--- config.mk ---
export PLATFORM = sky130hd
export DESIGN_NAME = hex_scan_driver
export DESIGN_NICKNAME = d
export VERILOG_FILES = /design/src/rtl/hex_scan_driver.sv
export SDC_FILE = /design/constraint.sdc
export NUM_CORES = 1
export LEC_CHECK = 0
export ABC_AREA = 1
export ABC_CLOCK_PERIOD_IN_PS = 3900
export CORE_MARGIN = 2
export CORE_UTILIZATION = 57
export DETAILED_ROUTE_END_ITERATION = 10
export GPL_TIMING_DRIVEN = 0
export HOLD_SLACK_MARGIN = 0.12
export PLACE_DENSITY = 0.76
export SLEW_MARGIN = 10
export SYNTH_ARGS = -nofsm -noshare
export SYNTH_HDL_FRONTEND = slang
export SYNTH_SLANG_ARGS = --single-unit
--- constraint.sdc ---
create_clock -name clk -period 3.9 [get_ports clk]
set_clock_uncertainty 0.1 [all_clocks]
set_input_delay 0.78 -clock clk [delete_from_list [all_inputs] [get_ports clk]]
set_output_delay 0.78 -clock clk [all_outputs]
set_load 0.03 [all_outputs]
--- src/rtl/hex_scan_driver.sv ---
// rtl/hex_scan_driver.sv - multiplexed seven-segment scan driver with tear-free frame updates
module hex_scan_driver #(
    parameter int DIGITS         = 4,
    parameter int REFRESH_DIV    = 50000,
    parameter int DEAD           = 8,
    parameter int SEG_ACTIVE_LOW = 1,
    parameter int DIG_ACTIVE_LOW = 1
) (
    input  logic                  clk,
    input  logic                  rst,
    input  logic                  load,
    input  logic [4*DIGITS-1:0]   value,
    input  logic [DIGITS-1:0]     dp_in,
    input  logic [DIGITS-1:0]     blank_in,
    input  logic                  lz_en,
    output logic [6:0]            seg,
    output logic                  dp,
    output logic [DIGITS-1:0]     an,
    output logic                  frame
);

    localparam int CW = (REFRESH_DIV > 1) ? $clog2(REFRESH_DIV) : 1;
    localparam int IW = (DIGITS > 1) ? $clog2(DIGITS) : 1;

    // Idle (unlit) levels of every output, folded for the configured polarity.
    localparam logic [DIGITS-1:0] AN_OFF  = (DIG_ACTIVE_LOW != 0) ? {DIGITS{1'b1}} : {DIGITS{1'b0}};
    localparam logic [6:0]        SEG_OFF = (SEG_ACTIVE_LOW != 0) ? 7'h7f : 7'h00;
    localparam logic              DP_OFF  = (SEG_ACTIVE_LOW != 0);

    logic [CW-1:0]         cnt;
    logic [IW-1:0]         idx;
    logic                  cnt_last;
    logic                  idx_last;
    logic                  wrap;
    logic                  wrap_q;

    // Shadow copy collects loads during a frame; display copy is what is scanned.
    logic [4*DIGITS-1:0]   sh_value;
    logic [DIGITS-1:0]     sh_dp;
    logic [DIGITS-1:0]     sh_blank;
    logic                  sh_lz;
    logic [4*DIGITS-1:0]   d_value;
    logic [DIGITS-1:0]     d_dp;
    logic [DIGITS-1:0]     d_blank;
    logic                  d_lz;

    logic [DIGITS-1:0]     suppress;
    logic                  zero_run;
    logic [3:0]            nib;
    logic                  in_dead;
    logic                  cur_blank;
    logic [6:0]            seg_on;
    logic                  dp_on;
    logic [DIGITS-1:0]     an_on;
    logic [6:0]            seg_nx;
    logic                  dp_nx;
    logic [DIGITS-1:0]     an_nx;

    // Hex glyph in active-high a..g order (seg[6]=a ... seg[0]=g).
    function automatic logic [6:0] glyph(input logic [3:0] n);
        logic [6:0] g;
        case (n)
            4'h0:    g = 7'b1111110;
            4'h1:    g = 7'b0110000;
            4'h2:    g = 7'b1101101;
            4'h3:    g = 7'b1111001;
            4'h4:    g = 7'b0110011;
            4'h5:    g = 7'b1011011;
            4'h6:    g = 7'b1011111;
            4'h7:    g = 7'b1110000;
            4'h8:    g = 7'b1111111;
            4'h9:    g = 7'b1111011;
            4'hA:    g = 7'b1110111;
            4'hB:    g = 7'b0011111;
            4'hC:    g = 7'b1001110;
            4'hD:    g = 7'b0111101;
            4'hE:    g = 7'b1001111;
            default: g = 7'b1000111;
        endcase
        return g;
    endfunction

    assign cnt_last = (cnt == CW'(REFRESH_DIV - 1));
    assign idx_last = (idx == IW'(DIGITS - 1));
    assign wrap     = cnt_last && idx_last;

    // Slot counter and digit index; the index advances once per slot.
    always_ff @(posedge clk or posedge rst) begin
        if (rst) begin
            cnt <= '0;
            idx <= '0;
        end else if (cnt_last) begin
            cnt <= '0;
            idx <= idx_last ? '0 : idx + IW'(1);
        end else begin
            cnt <= cnt + CW'(1);
        end
    end

    // Capture host inputs on every load; later loads in a frame overwrite earlier ones.
    always_ff @(posedge clk or posedge rst) begin
        if (rst) begin
            sh_value <= '0;
            sh_dp    <= '0;
            sh_blank <= '0;
            sh_lz    <= 1'b0;
        end else if (load) begin
            sh_value <= value;
            sh_dp    <= dp_in;
            sh_blank <= blank_in;
            sh_lz    <= lz_en;
        end
    end

    // Display only changes on the frame wrap; a load on that same edge bypasses the shadow.
    always_ff @(posedge clk or posedge rst) begin
        if (rst) begin
            d_value <= '0;
            d_dp    <= '0;
            d_blank <= '0;
            d_lz    <= 1'b0;
        end else if (wrap) begin
            if (load) begin
                d_value <= value;
                d_dp    <= dp_in;
                d_blank <= blank_in;
                d_lz    <= lz_en;
            end else begin
                d_value <= sh_value;
                d_dp    <= sh_dp;
                d_blank <= sh_blank;
                d_lz    <= sh_lz;
            end
        end
    end

    // Leading-zero mask: digit k is suppressed when it and every higher nibble are zero.
    always_comb begin
        suppress = '0;
        zero_run = 1'b1;
        for (int k = DIGITS - 1; k >= 0; k--) begin
            zero_run    = zero_run && (d_value[4*k +: 4] == 4'h0);
            suppress[k] = d_lz && (k != 0) && zero_run;
        end
    end

    // Next output levels for the current (cnt, idx), including dead time and blanking.
    always_comb begin
        nib       = d_value[{idx, 2'b00} +: 4];
        in_dead   = (cnt < CW'(DEAD));
        cur_blank = d_blank[idx] || suppress[idx];
        seg_on    = 7'b0;
        dp_on     = 1'b0;
        an_on     = '0;
        if (!in_dead) begin
            for (int k = 0; k < DIGITS; k++) begin
                an_on[k] = (idx == IW'(k));
            end
            dp_on = d_dp[idx];
            if (!cur_blank) begin
                seg_on = glyph(nib);
            end
        end
        seg_nx = (SEG_ACTIVE_LOW != 0) ? ~seg_on : seg_on;
        dp_nx  = (SEG_ACTIVE_LOW != 0) ? ~dp_on  : dp_on;
        an_nx  = (DIG_ACTIVE_LOW != 0) ? ~an_on  : an_on;
    end

    // Registered outputs lag the counter by one cycle; frame marks the first output cycle of slot 0.
    always_ff @(posedge clk or posedge rst) begin
        if (rst) begin
            seg    <= SEG_OFF;
            dp     <= DP_OFF;
            an     <= AN_OFF;
            wrap_q <= 1'b0;
            frame  <= 1'b0;
        end else begin
            seg    <= seg_nx;
            dp     <= dp_nx;
            an     <= an_nx;
            wrap_q <= wrap;
            frame  <= wrap_q;
        end
    end

endmodule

• _Problem_
Answer with a number alone. It should equal the count of lines in the entries that hold "localparam".

• _Written answer_
5